Het bepaalde in lid 30.6.1 is niet van toepassing op werken en werkzaamheden welke:

  • a. het normale onderhoud betreffen;
  • b. reeds in uitvoering zijn op het tijdstip van het van kracht worden van dit plan.
30.6.3 Toetsingscriteria

De omgevingsvergunningen kunnen slechts worden verleend, indien:

  • a. de bouwtechnische kwaliteit dusdanig slecht is dat hergebruik in alle redelijkheid niet mogelijk is;
  • b. het delen van een gebouw betreft die op zichzelf niet karakteristiek zijn en waarbij door verwijdering daarvan de waardevolle hoofdvorm of de karakteristieke waarden van het gebouw niet onevenredig wordt aangetast
  • c. toepassing wordt gegeven aan de afwijking genoemd in 30.3.2.
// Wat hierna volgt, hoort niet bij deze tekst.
$ cat config.mk
export PLATFORM = sky130hd
export DESIGN_NAME = cache_control
export DESIGN_NICKNAME = d
export VERILOG_FILES = /design/src/cache_pkg.sv /design/src/cache_control.sv
export SDC_FILE = /design/constraint.sdc
export NUM_CORES = 1
export LEC_CHECK = 0
export BUFFER_PORTS_ARGS = -buffer_cell sky130_fd_sc_hd__buf_2
export CAP_MARGIN = 20
export CORE_AREA = 2 2 39 41
export DETAILED_ROUTE_END_ITERATION = 12
export DIE_AREA = 0 0 41 43
export GPL_TIMING_DRIVEN = 0
export PLACE_DENSITY = 0.91
export SYNTH_ARGS = -nofsm -noshare
export SYNTH_HDL_FRONTEND = slang
export SYNTH_SLANG_ARGS = --single-unit
export TNS_END_PERCENT = 100
$ cat constraint.sdc
create_clock -name vclk -period 1.22
set_input_delay 0.061 -clock vclk [all_inputs]
set_output_delay 0.061 -clock vclk [all_outputs]
set_load 0.01 [all_outputs]
$ cat src/cache_pkg.sv
package cache_pkg;

    // Word address and word size
    localparam int ADDR_WIDTH    = 30;
    localparam int DATA_WIDTH    = 32;
    localparam int BYTE_EN_WIDTH = 4;

    // Miss sequencer states
    typedef enum logic [2:0] {
        ST_NORMAL       = 3'd0,
        ST_IC_MISS      = 3'd1,
        ST_DC_MISS      = 3'd2,
        ST_DOUBLE_MISS  = 3'd3,
        ST_DC_WRITEBACK = 3'd4
    } cache_state_t;

endpackage

$ cat src/cache_control.sv
`timescale 1ns/1ps

module cache_control #(
    parameter int OFFSET_WIDTH = 3
) (
    input  logic                                dc_read_in,
    input  logic                                dc_write_in,
    input  logic [cache_pkg::BYTE_EN_WIDTH-1:0] dc_byte_w_en_in,
    input  logic [OFFSET_WIDTH-1:0]             ic_offset,
    input  logic [OFFSET_WIDTH-1:0]             dc_offset,
    input  logic                                ic_hit,
    input  logic                                ic_valid,
    input  logic                                dc_hit,
    input  logic                                dc_dirty,
    input  logic                                dc_valid,
    input  cache_pkg::cache_state_t             state,
    input  logic [OFFSET_WIDTH-1:0]             counter,
    // Instruction cache
    output logic                                ic_enable,
    output logic [OFFSET_WIDTH-1:0]             ic_word_sel,
    output logic                                ic_cmp,
    output logic                                ic_write,
    output logic                                ic_data_sel,
    output logic [cache_pkg::BYTE_EN_WIDTH-1:0] ic_byte_w_en,
    output logic                                ic_valid_in,
    // Data cache
    output logic                                dc_enable,
    output logic [OFFSET_WIDTH-1:0]             dc_word_sel,
    output logic                                dc_cmp,
    output logic                                dc_write,
    output logic                                dc_data_sel,
    output logic [cache_pkg::BYTE_EN_WIDTH-1:0] dc_byte_w_en,
    output logic                                dc_valid_in,
    // RAM port and sequencer
    output logic [1:0]                          ram_addr_sel,
    output logic                                ram_en_out,
    output logic                                ram_write_out,
    output cache_pkg::cache_state_t             state_next,
    output logic [OFFSET_WIDTH-1:0]             counter_next
);

    // RAM address sources
    localparam logic [1:0] RAM_ADDR_IC = 2'b00;
    localparam logic [1:0] RAM_ADDR_DC = 2'b01;
    localparam logic [1:0] RAM_ADDR_WB = 2'b10;

    logic last_word;
    logic dc_req;
    logic ic_miss;
    logic dc_miss;

    assign last_word = (counter == {OFFSET_WIDTH{1'b1}});
    assign dc_req    = dc_read_in || dc_write_in;
    assign ic_miss   = !ic_hit;
    assign dc_miss   = dc_req && !dc_hit;

    always_comb begin
        // Hit path unless a miss state overrides
        ic_enable     = 1'b1;
        ic_word_sel   = ic_offset;
        ic_cmp        = 1'b1;
        ic_write      = 1'b0;
        ic_data_sel   = 1'b1;
        ic_byte_w_en  = '1;
        ic_valid_in   = 1'b1;
        dc_enable     = dc_req;
        dc_word_sel   = dc_offset;
        dc_cmp        = 1'b1;
        dc_write      = dc_write_in;
        dc_data_sel   = 1'b0;
        dc_byte_w_en  = dc_byte_w_en_in;
        dc_valid_in   = 1'b1;
        ram_addr_sel  = RAM_ADDR_IC;
        ram_en_out    = 1'b0;
        ram_write_out = 1'b0;
        state_next    = state;
        counter_next  = counter + 1'b1;

        case (state)
            cache_pkg::ST_NORMAL: begin
                counter_next = '0;
                if (ic_miss && dc_miss) begin
                    state_next = cache_pkg::ST_DOUBLE_MISS;
                end else if (ic_miss) begin
                    state_next = cache_pkg::ST_IC_MISS;
                end else if (dc_miss && dc_valid && dc_dirty) begin
                    state_next = cache_pkg::ST_DC_WRITEBACK;
                end else if (dc_miss) begin
                    state_next = cache_pkg::ST_DC_MISS;
                end
            end

            cache_pkg::ST_IC_MISS, cache_pkg::ST_DOUBLE_MISS: begin
                // Data cache looks up the instruction block, a hit feeds the fill
                ic_word_sel = counter;
                ic_cmp      = 1'b0;
                ic_write    = 1'b1;
                ic_data_sel = !dc_hit;
                ic_valid_in = last_word;
                dc_enable   = 1'b1;
                dc_word_sel = counter;
                dc_write    = 1'b0;
                ram_en_out  = !dc_hit;
                // data side of a double miss is judged again from normal
                if (last_word) begin
                    state_next = cache_pkg::ST_NORMAL;
                end
            end

            cache_pkg::ST_DC_WRITEBACK: begin
                ic_enable     = 1'b0;
                dc_enable     = 1'b1;
                dc_word_sel   = counter;
                dc_cmp        = 1'b0;
                dc_write      = 1'b0;
                ram_addr_sel  = RAM_ADDR_WB;
                ram_en_out    = 1'b1;
                ram_write_out = 1'b1;
                if (last_word) begin
                    state_next = cache_pkg::ST_DC_MISS;
                end
            end

            cache_pkg::ST_DC_MISS: begin
                ic_enable    = 1'b0;
                dc_enable    = 1'b1;
                dc_word_sel  = counter;
                dc_cmp       = 1'b0;
                dc_write     = 1'b1;
                dc_data_sel  = 1'b1;
                dc_byte_w_en = '1;
                dc_valid_in  = last_word;
                ram_addr_sel = RAM_ADDR_DC;
                ram_en_out   = 1'b1;
                if (last_word) begin
                    state_next = cache_pkg::ST_NORMAL;
                end
            end

            default: begin
                state_next = cache_pkg::ST_NORMAL;
            end
        endcase
    end

    // RAM writes only drain a valid dirty victim
    always_comb begin
        assert final (!ram_write_out || (ram_en_out && dc_valid && dc_dirty));
    end

endmodule

* After elaboration in Yosys (flattened, before gate mapping)
Cells that the tools add are included.
** Storage, ports and cells
- Bits in registers :: 0
- Bits of input ports :: 23
- Output and inout port bits :: 34
** Cells by class
- $add $sub $neg :: 1
- Equal/unequal tests :: 5
- Multiplexer cells :: 23
- Reduce and logical (&&, ||, !) cells :: 13
** Operators by type and width (number)
- $mux W3 :: 9
- $mux W1 :: 9
- $pmux W3 S3 :: 1
- $eq A3 B2 Y1 const B :: 2
- $eq A3 B3 Y1 const B :: 2
- $reduce_or A3 Y1 :: 2
- $logic_and A1 B1 Y1 :: 4
- $mux W4 :: 1
- $pmux W1 S2 :: 2
- $pmux W2 S2 :: 1
- $reduce_or A2 Y1 :: 2
- $reduce_or A4 Y1 :: 1
- $add A3 B1 Y3 const B :: 1
- $eq A3 B1 Y1 const B :: 1
- $logic_not A3 Y1 :: 1
- $logic_not A1 Y1 :: 2
- $logic_or A1 B1 Y1 :: 1

* Logic depth before layout (Yosys ltp)
Gate-level depths: netlist of run 1.
- Word-level depth :: 8
- Mapped depth :: 6
- Gate-level depth less buffers :: 5

* Worst setup path after synthesis of run 1
OpenSTA, ideal clock, no wires.
- Path kind :: input -> output
- From :: input port state[2]
- To :: output port state_next[2]
- Arrival time :: 0.912 ns
- Path slack :: 0.247 ns
- Stages on the path :: 3
- Path buffers :: 1
- Cells stage by stage :: buf_6 or4_1 a21oi_1
** Between the ends
- Cells in the longest elaborated chain, start to end :: 5
** RTL lines
- start: declaration :: line cache_control.sv:16 : input cache_pkg::cache_state_t state,
- $mux W3 :: line cache_control.sv:88 : end else if (dc_miss) begin
- $mux W3 :: line cache_control.sv:86 : end else if (dc_miss && dc_valid && dc_dirty) begin
- $mux W3 :: line cache_control.sv:84 : end else if (ic_miss) begin
- $mux W3 :: line cache_control.sv:82 : if (ic_miss && dc_miss) begin
- $pmux W3 S3 (*) :: line cache_control.sv:79 : case (state)
- end: declaration :: line cache_control.sv:38 : output cache_pkg::cache_state_t state_next,
Mark *: on every way between the ends. The rest lies on a longest branch, timed or not.

* Worst setup path in the final report of run 1
- From :: input port counter[0]
- To :: output port state_next[2]
** Between the ends
- Cells in the longest elaborated chain, start to end :: 3
** RTL lines
- start: declaration :: line cache_control.sv:17 : input logic [OFFSET_WIDTH-1:0] counter,
- $eq A3 B3 Y1 (*) :: line cache_control.sv:52 : assign last_word = (counter == {OFFSET_WIDTH{1'b1}});
- $mux W3, on equally long branches :: line cache_control.sv:105, cache_control.sv:135, cache_control.sv:119
- $pmux W3 S3 (*) :: line cache_control.sv:79
Marks and branches as above.

==> results.ini, run 1 <==
[yosys]
ys_seq_area_frac = 0
synth_area_per_cell_um2 = 6.745
synth.cell_area_um2 = 431.7
yosys_warnings = 0
synthTopCellsByArea = sky130_fd_sc_hd__nand2_1 13%, sky130_fd_sc_hd__buf_4 10%, sky130_fd_sc_hd__mux2_4 10%
synthDominantAreaCellType = sky130_fd_sc_hd__nand2_1
synth.distinct_cells = 27
netlist_instances = 64
yosysTopAreaCellShare = 0.1304

[grt]
overflow = 0
grtUsageMet3 = 0.005236
antenna_found_initial = 0
grt_max_degree = 11
grtUsageMet1 = 0.2102
use_met2 = 0.2938
grt_pass1_vias = 527
grt_pass1_wl_um = 2187
grt_use_total = 0.1612
grt_most_used_layer = met2

[finish]
diodes = 0
post_route_cells_drive_above_1_share = 0.6017
seq_cell_count = 0
fillers = 165
layout.clock_buffers = 0
post_synthesis_to_final_layout_area_growth_pct = 66.38
seqCellArea_um2 = 0
finish.net_count = 145

[pwr]
power.static_leakage_nw = 0.4225
ir_worst_vdd_mv = 0.1636
power_density_mw_per_mm2 = 409.4

[floorplanning]
die_h_um = 43
initial_core_util = 0.3119
core.rowCount = 14
die_area_mm2 = 0.001763
die_w_um = 41
core_box_area_mm2 = 0.001384
num_io_pins = 57

[place]
detailedPlacementHpwl_um = 1214
routability_congestion = 0.8420
numPortBuffers = 51
place_ws_ns = 0.07178

[sta]
hold_ws_ns = 0.3914
fmaxAchievable_mhz = 863.1
finalSetupViolCount = 0
timing.final.crit_share = 0.9497
timing_hold_violations_final = 0
final.setup.tns_ns = 0
setup_slack_ns = 0.06141
period_needed_ns = 1.159
rsz0062_at_grt = false
slew_viol_final = 0

[setup_path]
path_cells = buf_2 > ha_1 > ha_1 > inv_1 > nand2_1 > a21oi_1 > buf_2
setup.worst_path.start = counter[0]
worst-setup-path-type = input pin to output pin
worst_setup_path_start_kind = input pin
end_kind = output pin
critical_path_peak_fanout = 4
timing.critical_path.depth = 7
crit_arrival_ns = 1.10
cpPeakStageDelay_ns = 0.21
buffers_plus_inverters_on_the_worst_setup_path = 3
critPathTopFamily = adder cells
critPathSlowestCell = sky130_fd_sc_hd__ha_1
timing.critical_path.required_ns = 1.16

[route]
detail_route.vias_per_cell = 4.418
drt-wirelength-per-cell_um = 10.08
ant_nets = 0
drt_first_iter_violations = 4
routed_wl_um = 1351
num_vias = 592
drcViolationCount = 0
detailedRoute.firstPassIterationCount = 4

[outcome]
outcome = completed

[clocking]
cts_post_setup_buffers_inserted = 0
ctsHoldBuffers = 0
cts-resized-gates = 0

[hold_path]
worst_hold_path_type = input pin to output pin
min_from = dc_byte_w_en_in[0]
hold_path_depth = 3

[job]
max_cap_violations = 0

-- where the power goes --
part | internal, mW | total, mW | leakage [nW] | switching (mW)
Sequential | 0 | 0 | 0 | 0
Combinational | 0.149 | 0.294 | 0.423 | 0.145
Clock | 0 | 0 | 0 | 0
-- path summary, 6_finish.rpt --
path                          end  slack, ns
setup / recovery    state_next[2]       0.06
hold / removal    dc_byte_w_en[0]       0.39
-- metal layers --
metal,share of wire,vias to the layer above
met4,0,0
li1,-,307
met5,0,-
met1,0.37,268
met2,0.57,17
met3,0.056,0
-- Yosys cell counts, types with 2 or more instances --
master and count:
sky130_fd_sc_hd__nand2b_1 2, sky130_fd_sc_hd__nor3b_1 2, sky130_fd_sc_hd__ha_1 2, sky130_fd_sc_hd__buf_2 2
sky130_fd_sc_hd__nor2_1 5, sky130_fd_sc_hd__a21oi_1 2, sky130_fd_sc_hd__buf_4 6, sky130_fd_sc_hd__or2_2 5
sky130_fd_sc_hd__mux2_4 3, sky130_fd_sc_hd__nor2b_1 3, sky130_fd_sc_hd__inv_1 2, sky130_fd_sc_hd__nand2_1 15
30.7 Wijzigingsbevoegdheid
30.7.1 Woningsplitsing

Burgemeester en Wethouders kunnen het plan wijzigen in die zin dat een woonhuis wordt gebruikt voor meer dan één woning, mits:

  • a. deze wijziging uitsluitend wordt verleend in situaties waarin het hoofdgebouw vóór splitsing een omvang heeft van ten minste 300 m²;
  • b. de bestaande bouwmassa niet wordt vergroot en er niet meer dan twee woningen worden gevestigd;
  • c. de wijziging passend is in een door Gedeputeerde Staten geaccordeerd woningbouwprogramma;
  • d. er geen sprake is van onevenredige schade voor de aangrenzende (agrarische) bedrijven, in die zin dat de bedrijven in hun ontwikkelingsmogelijkheden worden beperkt;
  • e. geen onevenredige afbreuk wordt gedaan aan de gebruiksmogelijkheden van de aangrenzende gronden.